Cognitive impairment is when a person has problems remembering, learning, concentrating, or making decisions that affect everyday life. Millions of people in the U.S. show some sort of cognitive impairment. People with cognitive impairment are at higher risk for developing dementia, which is the loss of cognitive functioning. Alzheimer’s disease is the most common dementia diagnosis.
Researchers have been looking for ways to test for early signs of cognitive impairment and dementia. Early detection could open the door to strategies that prevent disease progression. Potential biomarkers include changes in the size and function of the brain and its parts, as well as levels of certain proteins seen on brain scans, in cerebrospinal fluid, and in blood. People with Alzheimer’s disease, for example, have abnormally high levels of plaques made up of beta-amyloid and tangles made of tau proteins.
To look for earlier biomarkers of cognitive decline, a team led by Dr. Berislav V. Zlokovic at the University of Southern California, Los Angeles, examined two markers involved in the breakdown of the blood-brain barrier. This barrier controls the movement of cells and molecules between the blood and the fluid that surrounds the brain’s nerve cells. Past studies have found that abnormalities in the small blood vessels (capillaries) of the brain often contribute to dementia.
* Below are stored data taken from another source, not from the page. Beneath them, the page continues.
Source: an optimization exercise on an open RTL-to-GDS flow (aim: small area). Production flows keep margins and buffers that such runs may drop.
In this exercise RTL edits were held to simulation tests only and were not proved equivalent to the original.
Power is estimated from default activity; no workload was simulated.

===== flow/flow/run.sh =====
#!/bin/bash
# Layout: the standard ORFS flow (standard.sh, unchanged synthesis and
# steps), except that the input and output port buffers use the smallest
# buffer cell, sky130_fd_sc_hd__buf_1, clock tree synthesis inserts no dummy
# loads, and global routing downsizes gates off the critical paths
# (RECOVER_POWER). The make output goes to orfs_make.log; each ORFS step keeps
# its own log under orfs/logs/.
set -euo pipefail
bash standard.sh "BUFFER_PORTS_ARGS=-buffer_cell sky130_fd_sc_hd__buf_1" \
  "CTS_ARGS=-sink_clustering_enable -repair_clock_nets -buf_list sky130_fd_sc_hd__clkbuf_8 -dont_use_dummy_load" \
  "RECOVER_POWER=100" \
  finish > orfs_make.log 2>&1

===== flow/standard.sh =====
#!/bin/bash
# synth_recipe.tcl (not shown) runs the flow's synth.tcl, then flattens the netlist and writes it again
# the make line also repeats each setting of config.mk as NAME=value (left out here)
make -C /OpenROAD-flow-scripts/flow DESIGN_CONFIG=/design/flow/config.mk WORK_HOME=/design/flow/orfs CLKGATE_MAP_FILE= SYNTH_SCRIPT=/design/flow/synth_recipe.tcl "${@:-finish}"

===== flow/config.mk =====
export PLATFORM = sky130hd
export DESIGN_NAME = rgb2ycbcr
export DESIGN_NICKNAME = rgb2ycbcr
export VERILOG_FILES = /design/flow/design.v
export SDC_FILE = /design/flow/constraint.sdc
export NUM_CORES = 4
export LEC_CHECK = 0
export CAP_MARGIN = 20
export CORE_MARGIN = 2
export CORE_UTILIZATION = 80
export CTS_BUF_LIST = sky130_fd_sc_hd__clkbuf_8
export GPL_TIMING_DRIVEN = 0
export PLACE_DENSITY = 0.85
export SLEW_MARGIN = 20
export SYNTH_HIERARCHICAL = 1

===== flow/constraint.sdc =====
create_clock -name core_clock -period 5.0 [get_ports {clk}]
set_input_delay 1.0000 -clock core_clock [delete_from_list [all_inputs] [get_ports {clk}]]
set_output_delay 1.0000 -clock core_clock [all_outputs]
set_load 0.01 [all_outputs]
Context: an optimization exercise on an open-source flow, tuned for small area, a short achievable clock period and few clock cycles. The choices shown serve that exercise and are no tape-out recipe. At most, simulation tests tie the RTL to the original design; equivalence was not proved. Power and IR drop assume default switching activity.

## run B
// fairy_core
module fairy_core(
	input         clk,
	input         resetn,
	output [31:0] inst_sram_addr,
	input  [31:0] inst_sram_rdata,
	output [ 3:0] data_sram_cen,
	output        data_sram_wr,
	output [31:0] data_sram_addr,
	output [31:0] data_sram_wdata,
	input  [31:0] data_sram_rdata
);
reg [31:2] pc;           
reg [31:0] ir, sk;       
reg        ir_v, sk_v;
reg [31:2] pc_d;         
reg        rep;          
reg        kill;         
assign inst_sram_addr = {pc, 2'b00};
wire a_v = ~rep & ~kill;
reg        e_we, e_load, e_st, e_md, e_isdiv, e_mthi, e_mtlo;
reg [4:0]  e_rd;
reg [2:0]  e_ldt, e_stt;
reg [1:0]  e_sel, e_lop, e_sop;
reg        e_sub, e_sgn, e_fwdA, e_fwdB, e_fwdS;
reg [31:0] e_A, e_B, e_sd;
reg        m_we, m_load, m_wr;
reg [4:0]  m_rd;
reg [2:0]  m_ldt;
reg [31:0] m_res, m_wdata;
reg [3:0]  m_cen;
reg        w_we, w_load;
reg [4:0]  w_rd;
reg [2:0]  w_ldt;
reg [1:0]  w_rot;
reg [31:0] w_res;
reg        x_we, x_load;
reg [4:0]  x_rd;
reg [2:0]  x_ldt;
reg [1:0]  x_a;
reg [31:0] x_val;
assign data_sram_addr  = m_res;
assign data_sram_wdata = m_wdata;
assign data_sram_cen   = m_cen;
assign data_sram_wr    = m_wr;
wire [5:0] op = ir[31:26];
wire [4:0] rs = ir[25:21];
wire [4:0] rt = ir[20:16];
wire [4:0] rdf = ir[15:11];
wire [4:0] sa = ir[10:6];
wire [5:0] fn = ir[5:0];
wire [15:0] imm = ir[15:0];
wire sp = (op == 6'h00);
wire i_sll  = sp & (fn == 6'h00);
wire i_srl  = sp & (fn == 6'h02);
wire i_sra  = sp & (fn == 6'h03);
wire i_sllv = sp & (fn == 6'h04);
  ...
clock: 15.0 ns
lec_check: 0
cap_margin: 20
core_margin: 2
core_utilization: 25
gpl_routability_driven: 1
place_density: 0.5
slew_margin: 20
run.sh (not shown) runs the stock make flow with config.mk's settings and CLKGATE_MAP_FILE= SYNTH_SCRIPT=/design/flow/synth_recipe.tcl, a recipe that flattens the netlist after the stock synthesis.
Testbench counts of run B, summed over its fixed seeds: cycles 41,327.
The team enrolled more than 160 people with and without cognitive impairment. They measured levels of the soluble form of a protein called platelet-derived growth factor receptor beta (PDGFRβ). PDGFRβ is found in the capillaries that maintain the blood-brain barrier’s integrity. Levels of the soluble form rise in cerebrospinal fluid when the blood-brain barrier is compromised. The team also tracked the integrity of the blood-brain barrier in 73 participants using an MRI-based technique they’d previously developed. The study was supported in part by NIH’s National Institute on Aging (NIA) and National Institute of Neurological Disorders and Stroke (NINDS). Results were published online on January 14, 2018, in Nature Medicine.
The researchers found that, compared with those without cognitive impairment, those with cognitive impairment had higher levels of soluble PDGFRβ and a greater breakdown in the blood-brain barrier of certain brain regions. Notably, both these measures were independent of beta-amyloid and tau protein levels. The findings suggest these measurements could pave the way for an early diagnostic test for cognitive impairment from Alzheimer’s disease as well as other causes.
“This is a solid step towards an accurate and reliable test that could be the earliest sign of critical brain damage in some people with Alzheimer’s disease and related dementias,” says Dr. Roderick Corriveau, a program director at NINDS.
“Because of our aging population and growing public health concerns, efforts to find a reliable and accurate predictor of cognitive impairment and dementia are very important to researchers and the public,” explains Dr. Suzana Petanceska, a program director at NIA. “These early results are showing one possible, promising way to quantify risk.”
The researchers are planning to further validate these results by conducting a second trial with more participants.